A remarkable and interesting feature in the history of the school of Salerno is the fact that some of its most famous professors of medicine were ladies. About the year 1059, Trotula, a female physician, wrote a well-known book on the diseases of women, and their treatment before, during, and after labour. She discusses all branches of pathology, even of the male sexual organs.[761] It was supposed that she was the wife of John Platearius the elder, and that she belonged to the noble family of Roger. Her person and name were at one time considered legend and myth, but M. Renzi’s investigations have proved her to be sufficiently historical. Trotula lived at Salerno, as is shown by the Compendium Salernitanum, and she practised in that city, as is clear from her work on the diseases of women. Her name occurs variously as Trotula, Trotta, and Trocta.[762]

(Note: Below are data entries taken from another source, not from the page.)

--- config.mk ---
export PLATFORM = sky130hd
export DESIGN_NAME = http_chunked_body_decoder_top
export DESIGN_NICKNAME = d
export VERILOG_FILES = /design/src/hw/rtl/hcbd_pkg.sv /design/src/hw/rtl/http_chunked_body_decoder_top.sv /design/src/hw/rtl/hcbd_parser.sv /design/src/hw/rtl/hcbd_outq.sv
export SDC_FILE = /design/constraint.sdc
export NUM_CORES = 1
export LEC_CHECK = 0
export BUFFER_PORTS_ARGS = -buffer_cell sky130_fd_sc_hd__buf_4
export CAP_MARGIN = 30
export CORE_MARGIN = 2
export CORE_UTILIZATION = 60
export CTS_BUF_LIST = sky130_fd_sc_hd__clkbuf_2 sky130_fd_sc_hd__clkbuf_4 sky130_fd_sc_hd__clkbuf_8
export CTS_CLUSTER_DIAMETER = 60
export CTS_CLUSTER_SIZE = 20
export DETAILED_ROUTE_END_ITERATION = 8
export GPL_TIMING_DRIVEN = 0
export PLACE_DENSITY = 0.78
export SYNTH_ARGS = -nofsm -noshare
export SYNTH_HDL_FRONTEND = slang
export SYNTH_SLANG_ARGS = --single-unit
--- constraint.sdc ---
create_clock -name aclk -period 9.3 [get_ports aclk]
set_clock_uncertainty 0.05 [all_clocks]
set_input_delay 0 -clock aclk [delete_from_list [all_inputs] [get_ports aclk]]
set_output_delay 0 -clock aclk [all_outputs]
set_load 0.1 [all_outputs]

Abella wrote a treatise De Natura Seminis Humani; she was a colleague of Trotula’s. Costanza Calenda was the daughter of the principal of the medical school, and was distinguished both for her beauty and her talents; she left no writings. Mercuriadis and Rebecca Guarna were doctresses of the fifteenth century. They wrote chiefly on midwifery and diseases of women.[763]

Copho, in the early part of the twelfth century, was an anatomist, and probably a Jew; he wrote the Anatomy of the Pig. Students were instructed in dissections by operating on dead animals when, as in those days, human bodies were not accessible. The pig was killed by severing the vessels of the neck, and was then hung up by the hind legs, and when the blood had escaped the body was used for teaching purposes; it was not dissected in the modern sense at all, the examination consisting merely in observation of the great cavities and the vital organs, according to the suggestions of Galen and the old anatomists.[764]

Nicholas Præpositus, about 1140, was the president of the school, and wrote a famous book called the Antidotarium—a Pharmacopœia as we should call it. This book of recipes was compiled from the works of the Arabian doctors Mesues, Avicenna, Actuarius, Nicolaus Myrepsus, as well as from Galen. It is interesting as giving the forms which the compounders of the prescriptions were sworn on their oath to observe; they promised to make up all their potions, syrups, etc., “secundum prædictam formam,” and they further promised that their drugs should be fresh and sufficient. It shows also that there was a habit of writing a prescription when a patient was visited; this, it seems, was a custom which originated with the Arabian physicians.[765]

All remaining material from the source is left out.